- [About this task] Among the records below, which lines contain the string "straight"? Report them.

- [Records]
________________________________________

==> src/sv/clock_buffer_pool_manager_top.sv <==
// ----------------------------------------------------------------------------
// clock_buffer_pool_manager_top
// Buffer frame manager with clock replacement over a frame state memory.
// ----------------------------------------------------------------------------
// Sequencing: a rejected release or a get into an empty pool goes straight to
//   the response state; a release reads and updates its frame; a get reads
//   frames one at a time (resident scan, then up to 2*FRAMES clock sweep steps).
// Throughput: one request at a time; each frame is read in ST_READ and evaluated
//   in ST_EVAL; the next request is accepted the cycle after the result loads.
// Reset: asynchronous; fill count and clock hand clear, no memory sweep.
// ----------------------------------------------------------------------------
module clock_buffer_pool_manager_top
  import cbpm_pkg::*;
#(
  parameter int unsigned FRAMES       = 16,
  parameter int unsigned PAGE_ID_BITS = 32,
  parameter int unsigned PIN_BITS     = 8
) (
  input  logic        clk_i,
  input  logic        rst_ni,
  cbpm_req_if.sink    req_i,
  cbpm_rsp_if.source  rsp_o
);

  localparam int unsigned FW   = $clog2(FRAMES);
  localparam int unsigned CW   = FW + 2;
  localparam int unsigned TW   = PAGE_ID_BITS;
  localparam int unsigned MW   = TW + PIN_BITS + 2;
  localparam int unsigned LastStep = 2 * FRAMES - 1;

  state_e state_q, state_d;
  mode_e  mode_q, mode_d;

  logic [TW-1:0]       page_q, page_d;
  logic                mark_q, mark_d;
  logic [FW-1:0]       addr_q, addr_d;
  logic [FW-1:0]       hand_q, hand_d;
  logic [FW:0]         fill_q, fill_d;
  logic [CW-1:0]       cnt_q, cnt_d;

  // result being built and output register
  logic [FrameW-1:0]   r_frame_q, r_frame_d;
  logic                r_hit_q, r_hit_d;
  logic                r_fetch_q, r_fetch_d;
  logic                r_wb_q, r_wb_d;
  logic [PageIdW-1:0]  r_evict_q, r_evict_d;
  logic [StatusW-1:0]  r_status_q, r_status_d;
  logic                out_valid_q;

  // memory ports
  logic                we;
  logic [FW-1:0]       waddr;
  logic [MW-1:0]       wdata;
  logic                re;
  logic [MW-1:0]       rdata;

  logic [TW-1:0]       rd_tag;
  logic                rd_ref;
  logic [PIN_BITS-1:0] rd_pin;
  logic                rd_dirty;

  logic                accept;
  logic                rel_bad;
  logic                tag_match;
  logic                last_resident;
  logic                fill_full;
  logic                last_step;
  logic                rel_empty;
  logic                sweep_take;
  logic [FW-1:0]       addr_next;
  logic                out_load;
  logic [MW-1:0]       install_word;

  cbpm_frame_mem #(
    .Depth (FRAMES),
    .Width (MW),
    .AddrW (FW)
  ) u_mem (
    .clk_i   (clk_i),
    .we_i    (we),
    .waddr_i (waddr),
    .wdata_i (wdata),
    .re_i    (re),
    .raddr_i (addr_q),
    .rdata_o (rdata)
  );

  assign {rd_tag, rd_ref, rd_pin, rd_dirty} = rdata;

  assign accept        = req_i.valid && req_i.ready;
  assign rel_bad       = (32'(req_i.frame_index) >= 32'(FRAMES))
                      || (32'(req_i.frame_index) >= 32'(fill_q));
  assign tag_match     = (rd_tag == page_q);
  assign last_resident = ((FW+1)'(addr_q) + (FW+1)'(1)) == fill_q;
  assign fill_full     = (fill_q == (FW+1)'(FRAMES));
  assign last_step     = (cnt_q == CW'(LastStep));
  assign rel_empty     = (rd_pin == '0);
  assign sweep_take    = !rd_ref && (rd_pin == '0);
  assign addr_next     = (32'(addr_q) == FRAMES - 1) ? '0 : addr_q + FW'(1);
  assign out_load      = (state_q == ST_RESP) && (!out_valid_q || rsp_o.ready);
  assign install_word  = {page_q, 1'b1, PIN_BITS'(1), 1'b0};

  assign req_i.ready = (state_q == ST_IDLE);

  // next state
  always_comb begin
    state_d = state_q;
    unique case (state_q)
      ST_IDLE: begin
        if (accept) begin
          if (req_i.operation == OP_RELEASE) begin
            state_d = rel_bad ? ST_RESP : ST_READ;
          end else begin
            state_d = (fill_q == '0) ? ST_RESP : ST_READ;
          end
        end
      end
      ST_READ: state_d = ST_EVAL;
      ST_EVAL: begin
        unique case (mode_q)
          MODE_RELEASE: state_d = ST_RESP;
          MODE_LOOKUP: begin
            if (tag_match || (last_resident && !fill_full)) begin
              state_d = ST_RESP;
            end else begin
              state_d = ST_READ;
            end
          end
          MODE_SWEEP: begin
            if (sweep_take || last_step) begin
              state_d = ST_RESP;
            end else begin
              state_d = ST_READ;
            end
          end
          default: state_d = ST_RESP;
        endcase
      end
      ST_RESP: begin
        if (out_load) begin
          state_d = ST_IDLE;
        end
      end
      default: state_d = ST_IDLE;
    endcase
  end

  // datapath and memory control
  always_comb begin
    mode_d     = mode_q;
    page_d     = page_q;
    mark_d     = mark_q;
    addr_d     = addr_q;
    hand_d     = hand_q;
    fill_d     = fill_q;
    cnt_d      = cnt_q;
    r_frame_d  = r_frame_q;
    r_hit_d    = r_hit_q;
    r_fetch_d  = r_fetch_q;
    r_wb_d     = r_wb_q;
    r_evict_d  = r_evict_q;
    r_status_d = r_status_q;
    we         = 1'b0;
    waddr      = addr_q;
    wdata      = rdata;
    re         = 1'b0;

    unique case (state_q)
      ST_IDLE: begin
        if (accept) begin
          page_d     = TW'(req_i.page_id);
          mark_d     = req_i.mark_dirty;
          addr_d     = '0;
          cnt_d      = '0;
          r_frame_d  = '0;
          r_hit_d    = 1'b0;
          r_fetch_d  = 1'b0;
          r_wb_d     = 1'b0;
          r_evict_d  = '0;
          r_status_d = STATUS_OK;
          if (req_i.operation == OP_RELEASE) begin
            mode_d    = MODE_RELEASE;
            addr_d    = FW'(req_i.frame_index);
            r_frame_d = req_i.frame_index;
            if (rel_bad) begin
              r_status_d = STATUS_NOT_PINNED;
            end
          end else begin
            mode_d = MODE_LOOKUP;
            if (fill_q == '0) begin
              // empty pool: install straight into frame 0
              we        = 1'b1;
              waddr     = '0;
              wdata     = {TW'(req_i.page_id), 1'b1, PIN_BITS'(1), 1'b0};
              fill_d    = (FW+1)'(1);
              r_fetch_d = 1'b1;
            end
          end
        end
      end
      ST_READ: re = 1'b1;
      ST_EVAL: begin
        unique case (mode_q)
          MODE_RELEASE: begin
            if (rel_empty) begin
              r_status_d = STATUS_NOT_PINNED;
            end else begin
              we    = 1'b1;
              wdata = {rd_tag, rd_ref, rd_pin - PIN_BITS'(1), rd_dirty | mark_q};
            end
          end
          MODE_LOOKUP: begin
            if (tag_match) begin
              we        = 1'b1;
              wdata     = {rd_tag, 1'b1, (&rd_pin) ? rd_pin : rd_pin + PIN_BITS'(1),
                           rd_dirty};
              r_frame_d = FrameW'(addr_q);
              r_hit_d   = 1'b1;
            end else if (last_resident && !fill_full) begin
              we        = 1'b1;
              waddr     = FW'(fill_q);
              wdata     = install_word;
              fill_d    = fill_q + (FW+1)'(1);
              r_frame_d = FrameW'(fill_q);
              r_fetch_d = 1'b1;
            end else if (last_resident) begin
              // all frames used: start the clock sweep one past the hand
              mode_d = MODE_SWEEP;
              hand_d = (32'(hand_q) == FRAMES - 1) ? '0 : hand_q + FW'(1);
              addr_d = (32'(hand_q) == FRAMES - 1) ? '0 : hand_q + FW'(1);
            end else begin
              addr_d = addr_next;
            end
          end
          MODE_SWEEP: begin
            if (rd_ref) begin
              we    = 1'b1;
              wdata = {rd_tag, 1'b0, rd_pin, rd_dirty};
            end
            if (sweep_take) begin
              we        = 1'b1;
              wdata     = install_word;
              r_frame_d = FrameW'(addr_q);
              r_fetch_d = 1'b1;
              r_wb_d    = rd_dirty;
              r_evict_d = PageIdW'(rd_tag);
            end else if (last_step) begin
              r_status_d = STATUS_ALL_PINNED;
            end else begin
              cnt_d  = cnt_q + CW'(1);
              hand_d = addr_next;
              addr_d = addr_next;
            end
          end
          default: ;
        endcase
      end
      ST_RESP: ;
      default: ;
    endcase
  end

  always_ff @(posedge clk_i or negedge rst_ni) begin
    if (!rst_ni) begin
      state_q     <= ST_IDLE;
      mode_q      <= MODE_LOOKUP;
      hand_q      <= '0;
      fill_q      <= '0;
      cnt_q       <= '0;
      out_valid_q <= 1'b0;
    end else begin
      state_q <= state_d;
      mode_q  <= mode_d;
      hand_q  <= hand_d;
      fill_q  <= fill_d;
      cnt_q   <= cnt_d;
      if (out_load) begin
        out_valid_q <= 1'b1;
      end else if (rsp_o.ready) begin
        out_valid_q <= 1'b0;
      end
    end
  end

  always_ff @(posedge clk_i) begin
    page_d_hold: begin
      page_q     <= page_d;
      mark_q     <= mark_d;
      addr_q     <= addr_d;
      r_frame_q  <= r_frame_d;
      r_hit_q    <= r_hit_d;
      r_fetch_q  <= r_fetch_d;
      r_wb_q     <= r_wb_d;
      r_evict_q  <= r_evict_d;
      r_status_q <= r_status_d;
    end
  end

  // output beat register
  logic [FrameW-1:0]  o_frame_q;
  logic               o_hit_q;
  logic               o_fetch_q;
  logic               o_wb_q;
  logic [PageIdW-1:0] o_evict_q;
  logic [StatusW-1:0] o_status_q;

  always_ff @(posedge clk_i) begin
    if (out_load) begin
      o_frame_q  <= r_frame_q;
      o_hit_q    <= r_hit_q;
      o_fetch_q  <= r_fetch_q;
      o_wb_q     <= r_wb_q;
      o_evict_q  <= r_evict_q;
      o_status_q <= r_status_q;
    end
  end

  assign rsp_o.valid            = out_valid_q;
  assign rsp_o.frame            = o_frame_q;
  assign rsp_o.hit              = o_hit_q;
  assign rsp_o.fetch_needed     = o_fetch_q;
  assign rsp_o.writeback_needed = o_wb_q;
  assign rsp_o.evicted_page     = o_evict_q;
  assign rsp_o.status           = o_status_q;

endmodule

________________________________________

- [Reply to the exercise]
// Sequencing: a rejected release or a get into an empty pool goes straight to
              // empty pool: install straight into frame 0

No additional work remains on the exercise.